More interestingly, few of the articles mentioned the cruelty and severity of the crimes Vick committed in running a dogfighting ring.

According to information released by the USDA under the Freedom of Information Act, informants told investigators that Vick and two others strangled low-performing dogs by hanging them from trees, drowning them in buckets of water -- one person holding the hind legs, another person holding the dog's head. They said Vick and two others also killed dogs with a shovel, shot them and in at least one case, slammed a dog to the ground until it was dead. Vick and co-defendants Purnell Peace and Quanis Phillips "seemed to get an adrenaline high when killing the dogs," an informant said.

Maybe President Obama needs to read some of the massive research about the in curability and rates of recidivism of sociopaths who exhibit their lack of conscience through cruelty to animals.

Also? Now Vick wants a dog!

In an interview with theGrio, he claims that he loves all animals and that it was outside influences that allowed him to participate in dog fighting.

"I hate to use our culture as an excuse, but it is what it is and that's what happened and that's the way I thought about it growing up," he said. "This is just the way we were brought up."

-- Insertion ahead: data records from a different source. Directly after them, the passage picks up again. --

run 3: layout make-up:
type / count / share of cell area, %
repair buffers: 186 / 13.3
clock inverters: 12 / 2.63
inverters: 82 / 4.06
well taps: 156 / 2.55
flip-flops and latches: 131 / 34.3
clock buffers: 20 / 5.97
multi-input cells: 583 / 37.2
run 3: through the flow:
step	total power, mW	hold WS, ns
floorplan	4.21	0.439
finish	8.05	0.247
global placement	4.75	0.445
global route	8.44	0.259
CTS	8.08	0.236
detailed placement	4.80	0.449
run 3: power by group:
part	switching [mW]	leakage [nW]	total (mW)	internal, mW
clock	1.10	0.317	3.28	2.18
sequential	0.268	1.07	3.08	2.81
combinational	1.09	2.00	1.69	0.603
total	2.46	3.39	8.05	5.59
File: src/rtl/clb_cfg_pkg.sv
// Shared types and constants for the CLB column configuration loader:
// command encoding, per-column field layout, reset value and FSM states.
package clb_cfg_pkg;

  localparam int CFG_BITS = 28;
  localparam logic [CFG_BITS-1:0] RST_CFG = 28'h000000F;

  // Column word layout, LSB first; bypass[3] controls cell 0
  localparam int BYPASS_LSB = 0;
  localparam int BYPASS_W   = 4;
  localparam int SEL_W      = 2;
  localparam int SEL0_0_LSB = 4;
  localparam int SEL1_0_LSB = 6;
  localparam int SEL0_1_LSB = 8;
  localparam int SEL1_1_LSB = 10;
  localparam int SEL0_2_LSB = 12;
  localparam int SEL1_2_LSB = 14;
  localparam int SEL0_3_LSB = 16;
  localparam int SEL1_3_LSB = 18;
  localparam int SELOP0_LSB = 20;
  localparam int SELOP1_LSB = 22;
  localparam int SELOP2_LSB = 24;
  localparam int SELOP3_LSB = 26;

  typedef enum logic [1:0] {
    CMD_WRITE  = 2'b00,
    CMD_COMMIT = 2'b01,
    CMD_CLEAR  = 2'b10,
    CMD_RSVD   = 2'b11
  } cmd_e;

  typedef enum logic [1:0] {
    ST_IDLE    = 2'd0,
    ST_PAYLOAD = 2'd1,
    ST_COMMIT  = 2'd2
  } state_e;

endpackage

File: src/rtl/clb_cfg_regbank.sv
// One CLB column's shadow/active register pair. Shadow is written or cleared
// by the loader; active copies shadow on commit and drives the column.
module clb_cfg_regbank
  import clb_cfg_pkg::*;
(
  input  logic                clk,
  input  logic                reset,
  input  logic                wr_en,
  input  logic [CFG_BITS-1:0] wr_data,
  input  logic                clr,
  input  logic                commit,
  output logic [CFG_BITS-1:0] active
);

  logic [CFG_BITS-1:0] shadow;

  always_ff @(posedge clk) begin
    if (reset) begin
      shadow <= RST_CFG;
      active <= RST_CFG;
    end else begin
      if (clr)
        shadow <= RST_CFG;
      else if (wr_en)
        shadow <= wr_data;
      if (commit)
        active <= shadow;
    end
  end

endmodule

File: src/rtl/clb_column_cfg_loader.sv
// Byte-stream configuration loader for the CLB column array.
// Optional build macro CLB_CFG_CHECKSUM_EN adds an XOR checksum byte to WRITE frames.
//
// state      | meaning
// ST_IDLE    | waiting for a header byte
// ST_PAYLOAD | collecting WRITE payload (and checksum) bytes, cnt_q = byte index
// ST_COMMIT  | one cycle after commit: cfg_updated high, cfg_ready low
module clb_column_cfg_loader
  import clb_cfg_pkg::*;
#(
  parameter int NUM_COLS = 4
) (
  input  logic                         clk,
  input  logic                         reset,
  input  logic                         cfg_valid,
  input  logic [7:0]                   cfg_data,
  output logic                         cfg_ready,
  output logic [NUM_COLS*CFG_BITS-1:0] cfg_out,
  output logic                         cfg_updated,
  output logic                         err
);

`ifdef CLB_CFG_CHECKSUM_EN
  localparam logic [2:0] FRAME_LAST = 3'd4;
`else
  localparam logic [2:0] FRAME_LAST = 3'd3;
`endif

  state_e              state_q, state_d;
  logic [2:0]          cnt_q;
  logic [5:0]          col_q;
  logic [CFG_BITS-1:0] word_q, word_full;
  logic [7:0]          csum_q;
  logic                err_q;
  logic                accept, col_ok, frame_ok, frame_done;
  logic                do_commit, do_clear, rsvd_hit, wr_hit;
  cmd_e                hdr_cmd;

  assign cfg_ready   = !reset && (state_q != ST_COMMIT);
  assign accept      = cfg_valid && cfg_ready;
  assign hdr_cmd     = cmd_e'(cfg_data[7:6]);
  assign col_ok      = {1'b0, col_q} < 7'(NUM_COLS);
  assign cfg_updated = (state_q == ST_COMMIT);
  assign err         = err_q;

`ifdef CLB_CFG_CHECKSUM_EN
  assign frame_ok = (csum_q == cfg_data);
`else
  assign frame_ok = 1'b1;
`endif

  assign wr_hit   = frame_done && col_ok && frame_ok;
  assign rsvd_hit = (state_q == ST_IDLE) && accept && (hdr_cmd == CMD_RSVD);

  // Last data byte contributes only its low nibble (bits [31:28] are dropped)
  always_comb begin
    word_full = word_q;
    if (cnt_q == 3'd3)
      word_full[27:24] = cfg_data[3:0];
  end

  always_comb begin
    state_d    = state_q;
    do_commit  = 1'b0;
    do_clear   = 1'b0;
    frame_done = 1'b0;
    unique case (state_q)
      ST_IDLE: begin
        if (accept) begin
          unique case (hdr_cmd)
            CMD_WRITE:  state_d = ST_PAYLOAD;
            CMD_COMMIT: begin
              do_commit = 1'b1;
              state_d   = ST_COMMIT;
            end
            CMD_CLEAR:  do_clear = 1'b1;
            default:    ;
          endcase
        end
      end
      ST_PAYLOAD: begin
        if (accept && (cnt_q == FRAME_LAST)) begin
          frame_done = 1'b1;
          state_d    = ST_IDLE;
        end
      end
      ST_COMMIT: state_d = ST_IDLE;
      default:   state_d = ST_IDLE;
    endcase
  end

  always_ff @(posedge clk) begin
    if (reset) begin
      state_q <= ST_IDLE;
      cnt_q   <= '0;
      col_q   <= '0;
      word_q  <= '0;
      csum_q  <= '0;
      err_q   <= 1'b0;
    end else begin
      state_q <= state_d;
      err_q   <= (frame_done && !(col_ok && frame_ok)) || rsvd_hit;
      if (state_q == ST_IDLE && accept) begin
        col_q  <= cfg_data[5:0];
        cnt_q  <= '0;
        csum_q <= cfg_data;
      end else if (state_q == ST_PAYLOAD && accept) begin
        cnt_q  <= cnt_q + 3'd1;
        csum_q <= csum_q ^ cfg_data;
        unique case (cnt_q)
          3'd0:    word_q[7:0]   <= cfg_data;
          3'd1:    word_q[15:8]  <= cfg_data;
          3'd2:    word_q[23:16] <= cfg_data;
          3'd3:    word_q[27:24] <= cfg_data[3:0];
          default: ;
        endcase
      end
    end
  end

  for (genvar k = 0; k < NUM_COLS; k++) begin : g_col
    clb_cfg_regbank u_bank (
      .clk     (clk),
      .reset   (reset),
      .wr_en   (wr_hit && (col_q == 6'(k))),
      .wr_data (word_full),
      .clr     (do_clear),
      .commit  (do_commit),
      .active  (cfg_out[k*CFG_BITS +: CFG_BITS])
    );
  end

endmodule

File: config.mk
export PLATFORM = sky130hd
export DESIGN_NAME = clb_column_cfg_loader
export DESIGN_NICKNAME = d
export VERILOG_FILES = /design/src/rtl/clb_cfg_pkg.sv /design/src/rtl/clb_cfg_regbank.sv /design/src/rtl/clb_column_cfg_loader.sv
export SDC_FILE = /design/constraint.sdc
export NUM_CORES = 1
export LEC_CHECK = 0
export CORE_ASPECT_RATIO = 1.4
export CORE_MARGIN = 3
export CORE_UTILIZATION = 44
export CTS_CLUSTER_SIZE = 8
export DETAILED_ROUTE_END_ITERATION = 16
export HOLD_SLACK_MARGIN = 0.02
export PLACE_DENSITY = 0.69
export SETUP_SLACK_MARGIN = 0.3
export SYNTH_ARGS = -nofsm -noshare
export SYNTH_HDL_FRONTEND = slang
export SYNTH_SLANG_ARGS = --single-unit
export TNS_END_PERCENT = 1
File: constraint.sdc
create_clock -name clk -period 2.2 [get_ports clk]
set_clock_uncertainty 0.15 [all_clocks]
set_input_delay 0.44 -clock clk [delete_from_list [all_inputs] [get_ports clk]]
set_output_delay 0.44 -clock clk [all_outputs]
set_load 0.01 [all_outputs]
==> impl_metrics.env <==
export IMPL_outcome="finished, final reports clean"
export IMPL_fin_crit_sh_pct=91.3
export IMPL_max_stage_delay_ps=550
export IMPL_crit_fanout=2
export IMPL_fp_dieArea_um2=27700
export IMPL_layout_drive_gt1_share_pct=13.2
export IMPL_ys_seq_area_share_pct=46.7
export IMPL_ys_types=40
export IMPL_die_h_um=196
export IMPL_rows=68
export IMPL_fmax_mhz=498
export IMPL_port_buffers=125
export IMPL_cp_slowest_cell="clkdlybuf4s50_1"
export IMPL_syn_avg_cell_area_um2=10.2
export IMPL_grt_pass1_wl_um=43400
export IMPL_routedWlPerCell_um=17.0
export IMPL_via_per_inst=5.28
export IMPL_ys_ff_latch=264
export IMPL_die_x_um=142
export IMPL_slew_headroom_pct=65.3
export IMPL_clk_pin_slew_worst_paths_ps=50
export IMPL_clock_sinks=264
export IMPL_numPlacedInstances=1533
export IMPL_synth_top_area_share_pct=46.7
export IMPL_final_cells=1575
export IMPL_worst_path_stages=1
export IMPL_grt_overflow_total=0
export IMPL_crit_required_ps=1610
export IMPL_yosys_area_top_type="dfxtp_1"
export IMPL_drcViolationCount=0
export IMPL_wl_um=26800
export IMPL_grt_usage_pct=19.0
export IMPL_place_congestion=0.841
export IMPL_critPathTopFamily="buffers and inverters"
export IMPL_async_flop_share_pct=0
export IMPL_synth_cell_area_um2=11300
export IMPL_n_antenna_cell=0
export IMPL_grt_pass1_vias=8145
export IMPL_dr_pass1_iters=5
export IMPL_synth_top_cells_by_area="dfxtp_1, mux2i_1, a211o_1"
export IMPL_num_io_pins=126
export IMPL_tightestPinTransition_ps=521
export IMPL_numCtsBuffers=38
export IMPL_place_area_um2=13300
export IMPL_synth_cells=1113
export IMPL_cts_root_buf="clkbuf_16"
export IMPL_report_final_slew_viol_count=0
export IMPL_dp_hpwl_um=18100
export IMPL_grt_max_degree=129
export IMPL_grt_antenna_before_repair=0
export IMPL_syn_to_final_growth_pct=27.0
export IMPL_r2r_setup_slack_ps=270
export IMPL_min_path_type="input port to register"
export IMPL_drt_iter0_markers=386
export IMPL_core_area_um2=25000
export IMPL_arrival_ps=1420
export IMPL_htree_levels=2
export IMPL_yosysWarnings=0
export IMPL_clk_latency_ps=500
export IMPL_criticalPathCategory="register to primary output"
export IMPL_via_count=8319
export IMPL_reg2reg_depth=7
export IMPL_drv_cap=0
export IMPL_hold_violations=0
export IMPL_rsz0062_at_grt="yes"
export IMPL_ir_drop_v=0.000512
export IMPL_cts_buffer_depth=3
export IMPL_nFillCells=2210
export IMPL_syn_nets=1129
export IMPL_p_leak_nw=6.07
export IMPL_period_needed_ps=2010
export IMPL_path_cells="clkdlybuf4s50_1"
export IMPL_fin_nets=1276
export IMPL_synth_ff_type="dfxtp_1"
export IMPL_tritoncts="done"
export IMPL_cp_num_buf_inv=1
export IMPL_min_path_cells=3
export IMPL_ant_nets=0
export IMPL_start_util_pct=45.2
export IMPL_end_kind="primary output"
export IMPL_stdcell_area_um2=14400
export IMPL_cp_start_kind="register"
export IMPL_setup_viol_count_final=0
export IMPL_power_density_nw_per_um2=718
export IMPL_synth_edf_count=0
[sequential cells by signal, indices dropped and copies added, names as in the netlist]
register and flops:
g_col.u_bank.active 112, g_col.u_bank.shadow 112, word_q 28, col_q 6
cnt_q 3, state_q 2, err 1
[power by group]
group	leakage (nW)	switching (mW)	internal (mW)
combinational	3.46	0.298	0.189
sequential	2.13	0.0130	4.81
clock	0.485	1.91	3.09
[area by class of cell]
class	count	area (um2)	share of cell area [%]
clock inverters	1	8.76	0.0610
flip-flops and latches	264	5290	36.8
multi-input cells	635	5140	35.7
repair buffers	210	2140	14.9
well taps	315	394	2.74
clock buffers	39	976	6.79
inverters	111	417	2.90
[layer usage]
metal	wire length [um]	track usage, %
met2	13500	32.7
met4	706	5.87
met1	11500	24.5
met5	0	0
met3	1090	2.76
[cell families (layout without fill, tap and decap cells)]
group	count (synthesis)	count (layout)	synth area share [%]
AO/OA/AOI/OAI	194	194	12.7
adder cells (fa/ha/maj)	5	5	0.553
buffers and inverters	214	361	8.09
flip-flops	264	264	46.7
multiplexers	224	224	20.0
AND/OR/NAND/NOR	212	212	11.9
[layout by cell type, fill, tap and decap left out, types with 12 or more instances in the layout]
| master | netlist | final |
|---|---|---|
| o21ai_0 | 12 | 12 |
| a21o_1 | 13 | 13 |
| nor2_1 | 19 | 19 |
| buf_4 | 6 | 64 |
| a21oi_1 | 33 | 33 |
| clkdlybuf4s50_1 | 0 | 119 |
| a211oi_1 | 38 | 38 |
| a211o_1 | 87 | 87 |
| nand3_1 | 17 | 16 |
| dfxtp_1 | 264 | 261 |
| clkbuf_16 | 0 | 39 |
| inv_1 | 111 | 111 |
| buf_12 | 0 | 20 |
| mux2_2 | 16 | 16 |
| nand2b_1 | 117 | 117 |
| mux2i_1 | 208 | 208 |
[final timing paths]
path / startpoint / endpoint
worst max register to register: cnt_q[0] / g_col[1].u_bank.shadow[27]
worst max-delay path: g_col[3].u_bank.active[23] / cfg_out[107]
worst min register to register: g_col[2].u_bank.shadow[8] / g_col[2].u_bank.active[8]
worst min-delay path: cfg_data[7] / err
[through the flow]
stage	TNS (ps)	utilization [%]	setup slack [ps]	total power, mW	hold slack [ps]
after floorplan	0	-	212	5.22	286
after global placement	-12730	53.3	-170	5.39	290
after detailed placement	-22990	53.3	-187	5.40	296
after CTS	0	57.3	163	10.4	209
after global routing	0	57.4	158	10.7	244
final	0	57.4	191	10.3	225
[cells in the mapped netlist, types with 7 or more instances]
cell / count
a21oi_1: 33
nor3_2: 9
inv_1: 111
nand2_1: 7
mux2i_1: 208
clkbuf_1: 50
mux2_2: 16
a211o_1: 87
a211oi_1: 38
buf_2: 39
a21o_1: 13
nand2b_1: 117
dfxtp_1: 264
nor2_1: 19
nand3_1: 17
nor3_1: 7
nand3b_1: 8
o21ai_0: 12
[repair_timing]
| item | CTS | global route |
|---|---|---|
| endpoints found under the setup margin | 210 | 219 |
| buffers inserted | 1 | 0 |
| endpoints found under the hold margin | 1 | 0 |
| pin swaps | 1 | 0 |
| gates resized for setup | 9 | 8 |
| hold buffers | 1 | 0 |
Note: power is estimated with default switching activity, not from simulation.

If he hates using excuses so much, then maybe he should just stop and take some responsibility for his actions instead of whining and blaming circumstances. It wasn't what it was, it's what he let it be. He had a choice and he chose one of the lowest forms of cruelty over not even just compassion, but common sense.

"I would love to get another dog in the future," he said. "I think it would be a big step for me in the rehabilitation process. I think just to have a pet in my household and to show people that I genuinely care, and my love, and my passion for animals."

President Obama Called: He Said Michael Vick is Awesome


----------



## SARGEnNIKITA (Jan 3, 2010)

Ok seriously I am sick to death of hearing about this guy and the longer people who love this breed dwell on this crud the more press he will get. We as a community are contributing to his paycheck.

The guy is a creep and a fake and he doesn't deserve to own another animal not even a snake he can relate to. But geez he did wrong he paid his dues not enough time for me but whatever. Let's all move on to bigger things now. If anything this controversy has brought to light what these dogs go through and that their rep should not be what it is.

The only thing that people should still be talking about is how amazing his dogs are for most of them making a tremendous recovery and that hopefully they will live long happy lives.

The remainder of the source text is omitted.